• **Given records**
◇ ◇ ◇ ◇ ◇
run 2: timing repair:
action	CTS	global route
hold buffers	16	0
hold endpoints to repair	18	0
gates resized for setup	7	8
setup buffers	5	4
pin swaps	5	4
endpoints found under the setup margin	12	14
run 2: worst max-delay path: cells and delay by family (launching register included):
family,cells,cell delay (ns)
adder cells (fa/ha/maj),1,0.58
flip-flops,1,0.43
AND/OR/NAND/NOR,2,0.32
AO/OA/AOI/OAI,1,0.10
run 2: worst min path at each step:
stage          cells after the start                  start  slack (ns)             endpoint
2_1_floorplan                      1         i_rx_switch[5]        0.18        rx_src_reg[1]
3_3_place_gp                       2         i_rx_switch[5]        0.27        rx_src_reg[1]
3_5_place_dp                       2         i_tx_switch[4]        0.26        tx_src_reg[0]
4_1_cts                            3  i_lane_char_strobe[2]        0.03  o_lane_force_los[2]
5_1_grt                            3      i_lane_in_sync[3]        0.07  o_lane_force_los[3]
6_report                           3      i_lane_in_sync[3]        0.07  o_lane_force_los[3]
**config.mk**
```make
export PLATFORM = sky130hd
export DESIGN_NAME = drc_top
export DESIGN_NICKNAME = d
export VERILOG_FILES = /design/src/design/drc_pkg.sv /design/src/design/drc_ahb.sv /design/src/design/drc_sync.sv /design/src/design/drc_top.sv
export SDC_FILE = /design/constraint.sdc
export NUM_CORES = 1
export LEC_CHECK = 0
export BUFFER_PORTS_ARGS = -buffer_cell sky130_fd_sc_hd__buf_2
export CORE_MARGIN = 2
export CORE_UTILIZATION = 50
export CTS_CLUSTER_DIAMETER = 40
export CTS_CLUSTER_SIZE = 10
export DETAILED_ROUTE_END_ITERATION = 16
export PLACE_DENSITY = 0.77
export REMOVE_ABC_BUFFERS = 1
export SKIP_CTS_REPAIR_TIMING = 1
export SYNTH_ARGS = -nofsm -noshare
export SYNTH_HDL_FRONTEND = slang
export SYNTH_HIERARCHICAL = 1
export SYNTH_SLANG_ARGS = --single-unit
```
**constraint.sdc**
```tcl
create_clock -name sys_clk -period 2.7 [get_ports sys_clk]
set_input_delay 0 -clock sys_clk [delete_from_list [all_inputs] [get_ports sys_clk]]
set_output_delay 0 -clock sys_clk [all_outputs]
set_load 0.005 [all_outputs]
```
◇ ◇ ◇ ◇ ◇
• **Exercise goal**
Reproduce the data verbatim, line for line.

• **Result of this task**
run 2: timing repair:
action	CTS	global route
hold buffers	16	0
hold endpoints to repair	18	0
gates resized for setup	7	8
setup buffers	5	4
pin swaps	5	4
endpoints found under the setup margin	12	14
run 2: worst max-delay path: cells and delay by family (launching register included):
family,cells,cell delay (ns)
adder cells (fa/ha/maj),1,0.58
flip-flops,1,0.43
AND/OR/NAND/NOR,2,0.32
AO/OA/AOI/OAI,1,0.10
run 2: worst min path at each step:
stage          cells after the start                  start  slack (ns)             endpoint
2_1_floorplan                      1         i_rx_switch[5]        0.18        rx_src_reg[1]
3_3_place_gp                       2         i_rx_switch[5]        0.27        rx_src_reg[1]
3_5_place_dp                       2         i_tx_switch[4]        0.26        tx_src_reg[0]
4_1_cts                            3  i_lane_char_strobe[2]        0.03  o_lane_force_los[2]
5_1_grt                            3      i_lane_in_sync[3]        0.07  o_lane_force_los[3]
6_report                           3      i_lane_in_sync[3]        0.07  o_lane_force_los[3]
**config.mk**
```make
export PLATFORM = sky130hd
export DESIGN_NAME = drc_top
export DESIGN_NICKNAME = d
export VERILOG_FILES = /design/src/design/drc_pkg.sv /design/src/design/drc_ahb.sv /design/src/design/drc_sync.sv /design/src/design/drc_top.sv
export SDC_FILE = /design/constraint.sdc
export NUM_CORES = 1
export LEC_CHECK = 0
export BUFFER_PORTS_ARGS = -buffer_cell sky130_fd_sc_hd__buf_2
export CORE_MARGIN = 2
export CORE_UTILIZATION = 50
export CTS_CLUSTER_DIAMETER = 40
export CTS_CLUSTER_SIZE = 10
export DETAILED_ROUTE_END_ITERATION = 16
export PLACE_DENSITY = 0.77
export REMOVE_ABC_BUFFERS = 1
export SKIP_CTS_REPAIR_TIMING = 1
export SYNTH_ARGS = -nofsm -noshare
export SYNTH_HDL_FRONTEND = slang
export SYNTH_HIERARCHICAL = 1
export SYNTH_SLANG_ARGS = --single-unit
```
**constraint.sdc**
```tcl
create_clock -name sys_clk -period 2.7 [get_ports sys_clk]
set_input_delay 0 -clock sys_clk [delete_from_list [all_inputs] [get_ports sys_clk]]
set_output_delay 0 -clock sys_clk [all_outputs]
set_load 0.005 [all_outputs]
```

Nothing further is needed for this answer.